At times it felt like everything else changed and at a very quick pace. Our world slowed down – working from home where possible, home schooling our children the #StayHomeSaveLives were on windows with rainbows.
People settled into ways of working from home with daily routines including video calls to keep connected with fellow employees, following pop quizzes on the radio or simply taking time to reflect. Kids following PE lessons, craft tutorials and Disney princesses via online platforms while parents worked.
As this way of life continues for the foreseeable how can you be more productive?
One main cause for concern is money, knowing your financial stance helps you plan for the future. By getting ready to calculate your 2019-20 tax return – you will have your income and tax liability ready.
Digital copies of receipts and paperwork can be saved allowing for a clear out of the home office.
Whilst you do not have to submit right now, being safe in the knowledge of your outgoings for tax means you can then focus on sales and plan for the future.
The government stepped up and offered financial support
As the pandemic picked up pace and businesses were restricted by the Government the self-employed sat waiting and hoping they would be thrown a life-line. Chancellor Rishi Sunak gave them the Self-Employment Income Support Scheme.
The scheme is open to self-employed individuals or a member of a partnership who:
- Have submitted their Income Tax Self-Assessment tax return for the tax year 2018-19.
- Traded in the year 2019-20
- Are trading when they apply, or would be except for COVID-19
- They intend to continue to trade in the tax year 2020-21
- They have lost trading/partnership trading profits due to COVID-19
For a further in-depth review of the scheme please follow the link above or visit www.gov.uk
Please note you had until 23rd April 2020 to file your 2018-19 self-assessment tax return to be eligible for this scheme.

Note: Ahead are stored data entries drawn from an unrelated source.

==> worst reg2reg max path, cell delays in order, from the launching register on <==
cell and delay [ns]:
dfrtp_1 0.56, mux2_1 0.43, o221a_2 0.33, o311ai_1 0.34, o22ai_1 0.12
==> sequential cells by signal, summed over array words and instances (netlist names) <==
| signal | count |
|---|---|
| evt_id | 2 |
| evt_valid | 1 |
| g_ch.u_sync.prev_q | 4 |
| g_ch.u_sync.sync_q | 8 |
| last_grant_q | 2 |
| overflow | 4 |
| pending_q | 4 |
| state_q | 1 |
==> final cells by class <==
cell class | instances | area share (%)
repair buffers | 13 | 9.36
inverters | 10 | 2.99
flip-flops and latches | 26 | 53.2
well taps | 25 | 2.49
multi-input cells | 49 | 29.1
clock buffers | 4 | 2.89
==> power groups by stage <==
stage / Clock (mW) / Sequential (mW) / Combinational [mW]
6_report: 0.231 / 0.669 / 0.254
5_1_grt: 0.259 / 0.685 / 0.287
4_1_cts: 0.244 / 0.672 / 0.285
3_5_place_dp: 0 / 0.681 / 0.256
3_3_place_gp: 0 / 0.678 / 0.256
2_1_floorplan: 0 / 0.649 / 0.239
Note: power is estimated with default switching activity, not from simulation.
$ cat config.mk
export PLATFORM = sky130hd
export DESIGN_NAME = mem_stage
export DESIGN_NICKNAME = d
export VERILOG_FILES = /design/src/rtl/cpu_pkg.sv /design/src/rtl/mem_timer.sv /design/src/rtl/mem_stage.sv
export SDC_FILE = /design/constraint.sdc
export NUM_CORES = 1
export LEC_CHECK = 0
export CAP_MARGIN = 30
export CELL_PAD_IN_SITES_DETAIL_PLACEMENT = 1
export CELL_PAD_IN_SITES_GLOBAL_PLACEMENT = 2
export CORE_AREA = 2 2 130 132
export CTS_CLUSTER_DIAMETER = 80
export CTS_CLUSTER_SIZE = 10
export DETAILED_ROUTE_END_ITERATION = 8
export DIE_AREA = 0 0 132 134
export PLACE_DENSITY_LB_ADDON = 0.1
export SETUP_SLACK_MARGIN = 0.4
export SLEW_MARGIN = 20
export SYNTH_ARGS = -nofsm -noshare
export SYNTH_HDL_FRONTEND = slang
export SYNTH_SLANG_ARGS = --single-unit
$ cat constraint.sdc
create_clock -name clk -period 9.7 [get_ports clk]
set_input_delay 1.94 -clock clk [delete_from_list [all_inputs] [get_ports clk]]
set_output_delay 1.94 -clock clk [all_outputs]
set_load 0.02 [all_outputs]
### src/rtl/mulred114689s_stream_if.sv
// Operand/result stream bus for the q = 114689 multiply-add front end.
interface mulred114689s_stream_if;
  logic        in_valid;
  logic        in_ready;
  logic [16:0] in_a;
  logic [16:0] in_b;
  logic [16:0] in_c;
  logic        out_valid;
  logic        out_ready;
  logic [16:0] out_z;

  modport master (
    output in_valid, in_a, in_b, in_c, out_ready,
    input  in_ready, out_valid, out_z
  );

  modport slave (
    input  in_valid, in_a, in_b, in_c, out_ready,
    output in_ready, out_valid, out_z
  );
endinterface

### src/rtl/mulred114689s.sv
// Streaming signed a*b + c front end feeding a fixed-latency mod-114689
// reducer; results are centred to [-57344, 57344] and buffered in a
// credit-protected FIFO so the enable-less reducer never has to stall.
module mulred114689s_stream #(
  parameter int unsigned DEPTH = 8
) (
  input  logic                  clk,
  input  logic                  rst,
  mulred114689s_stream_if.slave bus
);
  localparam int unsigned PW = (DEPTH > 1) ? $clog2(DEPTH) : 1;
  localparam int unsigned CW = $clog2(DEPTH + 1);
  localparam logic signed [17:0] HALF = 18'sd57344;
  localparam logic signed [17:0] QV   = 18'sd114689;

  if (DEPTH < 6) begin : g_depth_check
    $error("mulred114689s_stream: DEPTH must be >= 6");
  end

  logic                  v1, v2, v3, v4, v5;
  logic signed [16:0]    a_r, b_r, c_r;
  logic signed [32:0]    in_z;
  logic signed [17:0]    red_z;
  logic signed [17:0]    z_c;
  logic [16:0]           z_w;
  logic [2:0]            inflight;
  logic                  accept, wr, rd;
  logic [PW-1:0]         wr_ptr, rd_ptr, rd_next;
  logic [CW-1:0]         count, cnt_next;
  logic [16:0]           mem [DEPTH];

  function automatic logic [PW-1:0] ptr_inc(input logic [PW-1:0] p);
    return (32'(p) == DEPTH - 1) ? '0 : p + 1'b1;
  endfunction

  assign inflight = 3'(v1) + 3'(v2) + 3'(v3) + 3'(v4) + 3'(v5);
  // Every accepted triple owns a FIFO slot; rst gating forces 0 during reset.
  assign bus.in_ready = rst && ((32'(count) + 32'(inflight)) < DEPTH);
  assign accept = bus.in_valid && bus.in_ready;
  assign wr     = v5;
  assign rd     = bus.out_valid && bus.out_ready;

  // Operand capture and product/sum stage, valid bits ride alongside.
  always_ff @(posedge clk or negedge rst) begin
    if (!rst) begin
      v1   <= 1'b0;
      v2   <= 1'b0;
      v3   <= 1'b0;
      v4   <= 1'b0;
      v5   <= 1'b0;
      a_r  <= '0;
      b_r  <= '0;
      c_r  <= '0;
      in_z <= '0;
    end else begin
      v1 <= accept;
      if (accept) begin
        a_r <= $signed(bus.in_a);
        b_r <= $signed(bus.in_b);
        c_r <= $signed(bus.in_c);
      end
      in_z <= 33'(34'(a_r) * 34'(b_r) + 34'(c_r));
      v2 <= v1;
      v3 <= v2;
      v4 <= v3;
      v5 <= v4;
    end
  end

  modmul114689s u_red (
    .clk  (clk),
    .rst  (~rst),
    .inZ  (in_z),
    .outZ (red_z)
  );

  // Fold reducer output into the centred range with a single +/- q step.
  always_comb begin
    z_c = red_z;
    if (red_z > HALF) begin
      z_c = red_z - QV;
    end else if (red_z < -HALF) begin
      z_c = red_z + QV;
    end
    z_w = z_c[16:0];
  end

  // Next read pointer and occupancy after this cycle's read/write.
  always_comb begin
    rd_next  = rd ? ptr_inc(rd_ptr) : rd_ptr;
    cnt_next = count + CW'(wr) - CW'(rd);
  end

  // FIFO storage; content needs no reset because visibility is tracked by count.
  always_ff @(posedge clk) begin
    if (wr) begin
      mem[wr_ptr] <= z_w;
    end
  end

  // Pointer/count bookkeeping and registered head; the head register bypasses
  // the array when the next head is the slot being written this cycle.
  always_ff @(posedge clk or negedge rst) begin
    if (!rst) begin
      wr_ptr        <= '0;
      rd_ptr        <= '0;
      count         <= '0;
      bus.out_valid <= 1'b0;
      bus.out_z     <= '0;
    end else begin
      if (wr) begin
        wr_ptr <= ptr_inc(wr_ptr);
      end
      rd_ptr        <= rd_next;
      count         <= cnt_next;
      bus.out_valid <= (cnt_next != '0);
      if (cnt_next != '0) begin
        bus.out_z <= (wr && (rd_next == wr_ptr)) ? z_w : mem[rd_next];
      end
    end
  end
endmodule

// Signed mod-114689 reducer, fixed 3-cycle latency, no enable.
// Output is congruent to inZ and lies strictly inside (-114689, 114689).
module modmul114689s (
  input  logic               clk,
  input  logic               rst,
  input  logic signed [32:0] inZ,
  output logic signed [17:0] outZ
);
  localparam logic signed [32:0] Q = 33'sd114689;

  logic signed [17:0] r1, r2;

  // Remainder in the first stage, then two balancing register stages.
  always_ff @(posedge clk or posedge rst) begin
    if (rst) begin
      r1   <= '0;
      r2   <= '0;
      outZ <= '0;
    end else begin
      r1   <= 18'(inZ % Q);
      r2   <= r1;
      outZ <= r2;
    end
  end
endmodule
### src/flat_wrapper.sv
// flat-port wrapper written by rule: the top's interface ports become plain ports
module mulred114689s_stream_flat 
#(
  parameter int unsigned DEPTH = 8
)
  (clk, rst, bus_in_valid, bus_in_a, bus_in_b, bus_in_c, bus_out_ready, bus_in_ready, bus_out_valid, bus_out_z);
  mulred114689s_stream_if bus_i ();
  input  logic clk;
  input  logic rst;
  input wire logic [$bits(bus_i.in_valid)-1:0] bus_in_valid;
  input wire logic [$bits(bus_i.in_a)-1:0] bus_in_a;
  input wire logic [$bits(bus_i.in_b)-1:0] bus_in_b;
  input wire logic [$bits(bus_i.in_c)-1:0] bus_in_c;
  input wire logic [$bits(bus_i.out_ready)-1:0] bus_out_ready;
  output wire logic [$bits(bus_i.in_ready)-1:0] bus_in_ready;
  output wire logic [$bits(bus_i.out_valid)-1:0] bus_out_valid;
  output wire logic [$bits(bus_i.out_z)-1:0] bus_out_z;
  assign bus_i.in_valid = bus_in_valid;
  assign bus_i.in_a = bus_in_a;
  assign bus_i.in_b = bus_in_b;
  assign bus_i.in_c = bus_in_c;
  assign bus_i.out_ready = bus_out_ready;
  assign bus_in_ready = bus_i.in_ready;
  assign bus_out_valid = bus_i.out_valid;
  assign bus_out_z = bus_i.out_z;
  mulred114689s_stream #(.DEPTH(DEPTH)) u_core (.clk(clk), .rst(rst), .bus(bus_i));
endmodule
### config.mk
export PLATFORM = sky130hd
export DESIGN_NAME = mulred114689s_stream_flat
export DESIGN_NICKNAME = d
export VERILOG_FILES = /design/src/rtl/mulred114689s_stream_if.sv /design/src/rtl/mulred114689s.sv /design/src/flat_wrapper.sv
export SDC_FILE = /design/constraint.sdc
export NUM_CORES = 2
export LEC_CHECK = 0
export BUFFER_PORTS_ARGS = -buffer_cell sky130_fd_sc_hd__buf_2
export CAP_MARGIN = 30
export CORE_ASPECT_RATIO = 0.9
export CORE_MARGIN = 2
export CORE_UTILIZATION = 50
export CTS_CLUSTER_DIAMETER = 150
export DETAILED_ROUTE_END_ITERATION = 16
export GPL_ROUTABILITY_DRIVEN = 0
export PLACE_DENSITY = 0.66
export SLEW_MARGIN = 40
export SYNTH_ARGS = -nofsm -noshare
export SYNTH_HDL_FRONTEND = slang
export SYNTH_HIERARCHICAL = 1
export SYNTH_SLANG_ARGS = --single-unit
### constraint.sdc
create_clock -name clk -period 53.6 [get_ports clk]
set_input_delay 0 -clock clk [delete_from_list [all_inputs] [get_ports clk]]
set_output_delay 0 -clock clk [all_outputs]
set_load 0.02 [all_outputs]
<file path="src/rtl/ustawienie_pole_if.sv">
// Request/response bundle for the bit-field set/clear/toggle/count engine.
interface ustawienie_pole_if #(
  parameter int BITS = 32,
  parameter int CW   = $clog2(BITS) + 1
);
  logic            i_start;
  logic [1:0]      i_mode;
  logic [BITS-1:0] i_arg_A;
  logic [BITS-1:0] i_arg_B;
  logic [BITS-1:0] i_arg_C;
  logic            o_busy;
  logic            o_done;
  logic [BITS-1:0] o_result;
  logic [CW-1:0]   o_count;
  logic            o_error;

  modport master (
    output i_start, i_mode, i_arg_A, i_arg_B, i_arg_C,
    input  o_busy, o_done, o_result, o_count, o_error
  );

  modport slave (
    input  i_start, i_mode, i_arg_A, i_arg_B, i_arg_C,
    output o_busy, o_done, o_result, o_count, o_error
  );
endinterface

</file>
<file path="src/rtl/ustawienie_pole.sv">
// Bit-field engine: sets, clears, toggles or counts ones in A[C:B], one bit per cycle.
//
// state   | meaning
// --------+----------------------------------------------------------
// S_IDLE  | waiting for i_start; operands latched when it arrives
// S_CHECK | validate B/C against BITS and each other
// S_BUSY  | process bit idx, advance until idx == C
// S_DONE  | publish working word and count (o_done next cycle)
// S_ERR   | publish latched A, count 0, error flag (o_done next cycle)
module ustawienie_pole #(
  parameter int BITS = 32,
  parameter int CW   = $clog2(BITS) + 1
) (
  input  logic            i_clk,
  input  logic            i_rst_n,
  ustawienie_pole_if.slave bus
);

  localparam int IW = (BITS > 1) ? $clog2(BITS) : 1;
  localparam logic [BITS:0] LIM = (BITS+1)'(BITS);

  typedef enum logic [2:0] {
    S_IDLE,
    S_CHECK,
    S_BUSY,
    S_DONE,
    S_ERR
  } state_t;

  state_t state, state_nx;

  logic [BITS-1:0] a_q, b_q, c_q, work_q, work_nx;
  logic [1:0]      mode_q;
  logic [IW-1:0]   idx_q;
  logic [CW-1:0]   cnt_q;
  logic            bad_idx, idx_last, old_bit, new_bit, hit;

  logic            done_q, error_q;
  logic [BITS-1:0] result_q;
  logic [CW-1:0]   count_q;

  // Full-width compares so huge indices are rejected rather than truncated.
  assign bad_idx  = ({1'b0, b_q} >= LIM) || ({1'b0, c_q} >= LIM) || (b_q > c_q);
  assign idx_last = (idx_q == c_q[IW-1:0]);
  assign old_bit  = work_q[idx_q];

  always_comb begin
    new_bit = old_bit;
    hit     = 1'b0;
    work_nx = work_q;
    case (mode_q)
      2'b00:   new_bit = 1'b1;
      2'b01:   new_bit = 1'b0;
      2'b10:   new_bit = ~old_bit;
      default: new_bit = old_bit;
    endcase
    hit = (mode_q == 2'b11) ? old_bit : (old_bit ^ new_bit);
    work_nx[idx_q] = new_bit;
  end

  always_ff @(posedge i_clk or negedge i_rst_n) begin
    if (!i_rst_n) state <= S_IDLE;
    else          state <= state_nx;
  end

  always_comb begin
    state_nx = state;
    case (state)
      S_IDLE:  if (bus.i_start) state_nx = S_CHECK;
      S_CHECK: state_nx = bad_idx ? S_ERR : S_BUSY;
      S_BUSY:  if (idx_last) state_nx = S_DONE;
      S_DONE:  state_nx = S_IDLE;
      S_ERR:   state_nx = S_IDLE;
      default: state_nx = S_IDLE;
    endcase
  end

  always_ff @(posedge i_clk or negedge i_rst_n) begin
    if (!i_rst_n) begin
      a_q      <= '0;
      b_q      <= '0;
      c_q      <= '0;
      work_q   <= '0;
      mode_q   <= '0;
      idx_q    <= '0;
      cnt_q    <= '0;
      done_q   <= 1'b0;
      error_q  <= 1'b0;
      result_q <= '0;
      count_q  <= '0;
    end else begin
      done_q <= 1'b0;
      case (state)
        S_IDLE: begin
          if (bus.i_start) begin
            a_q    <= bus.i_arg_A;
            b_q    <= bus.i_arg_B;
            c_q    <= bus.i_arg_C;
            work_q <= bus.i_arg_A;
            mode_q <= bus.i_mode;
          end
        end
        S_CHECK: begin
          idx_q <= b_q[IW-1:0];
          cnt_q <= '0;
        end
        S_BUSY: begin
          work_q <= work_nx;
          cnt_q  <= cnt_q + CW'(hit);
          if (!idx_last) idx_q <= idx_q + 1'b1;
        end
        S_DONE: begin
          done_q   <= 1'b1;
          error_q  <= 1'b0;
          result_q <= work_q;
          count_q  <= cnt_q;
        end
        S_ERR: begin
          done_q   <= 1'b1;
          error_q  <= 1'b1;
          result_q <= a_q;
          count_q  <= '0;
        end
        default: ;
      endcase
    end
  end

  assign bus.o_busy   = (state != S_IDLE);
  assign bus.o_done   = done_q;
  assign bus.o_error  = error_q;
  assign bus.o_result = result_q;
  assign bus.o_count  = count_q;

endmodule

</file>
<file path="src/flat_wrapper.sv">
// flat-port wrapper written by rule: the top's interface ports become plain ports
module ustawienie_pole_flat 
#(
  parameter int BITS = 32,
  parameter int CW   = $clog2(BITS) + 1
)
  (i_clk, i_rst_n, bus_i_start, bus_i_mode, bus_i_arg_A, bus_i_arg_B, bus_i_arg_C, bus_o_busy, bus_o_done, bus_o_result, bus_o_count, bus_o_error);
  ustawienie_pole_if #(.BITS(BITS), .CW(CW)) bus_i ();
  input  logic i_clk;
  input  logic i_rst_n;
  input wire logic [$bits(bus_i.i_start)-1:0] bus_i_start;
  input wire logic [$bits(bus_i.i_mode)-1:0] bus_i_mode;
  input wire logic [$bits(bus_i.i_arg_A)-1:0] bus_i_arg_A;
  input wire logic [$bits(bus_i.i_arg_B)-1:0] bus_i_arg_B;
  input wire logic [$bits(bus_i.i_arg_C)-1:0] bus_i_arg_C;
  output wire logic [$bits(bus_i.o_busy)-1:0] bus_o_busy;
  output wire logic [$bits(bus_i.o_done)-1:0] bus_o_done;
  output wire logic [$bits(bus_i.o_result)-1:0] bus_o_result;
  output wire logic [$bits(bus_i.o_count)-1:0] bus_o_count;
  output wire logic [$bits(bus_i.o_error)-1:0] bus_o_error;
  assign bus_i.i_start = bus_i_start;
  assign bus_i.i_mode = bus_i_mode;
  assign bus_i.i_arg_A = bus_i_arg_A;
  assign bus_i.i_arg_B = bus_i_arg_B;
  assign bus_i.i_arg_C = bus_i_arg_C;
  assign bus_o_busy = bus_i.o_busy;
  assign bus_o_done = bus_i.o_done;
  assign bus_o_result = bus_i.o_result;
  assign bus_o_count = bus_i.o_count;
  assign bus_o_error = bus_i.o_error;
  ustawienie_pole #(.BITS(BITS), .CW(CW)) u_core (.i_clk(i_clk), .i_rst_n(i_rst_n), .bus(bus_i));
endmodule
</file>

A further helping hand was offered for anyone who uses Payments on Account, they will have their normal payment due on 31st July deferred – this payment won’t be due until 31st January 2021.
Another deferral was that of the VAT payments due before 30th June 2020, these will now not need to be made until 31st March 2021. However you will be required to file your VAT return.
There were earlier announcements made by the Chancellor in March 2020 with an emergency £330bn financial package to bolster the UK economy. These included a business rates holiday and for struggling firms, loans.
There were postponements too for the controversial tax reforms to off-payroll working rules, more commonly known as IR35 – these have been postponed until April 2021 to help ease some strain from the pandemic and the effect it is having on businesses and individuals.
In 2019, it was announced that the Personal Allowance would be increasing from £11,850 to £12,500. Thanks to the increase, the tax brackets in the UK were also to be pushed back. Specifically, the basic rate limit was increased to £37,500 and the higher rate threshold was set at £50,000.
In April 2020 the Capital Gains Tax allowance increased to £12,300. Anything above the allowance, though, will be taxed at 18% for basic-rate taxpayers and 28% for additional-rate taxpayers. The Capital Gains Tax Allowance is the amount you can make from the increased value of your possessions tax-free.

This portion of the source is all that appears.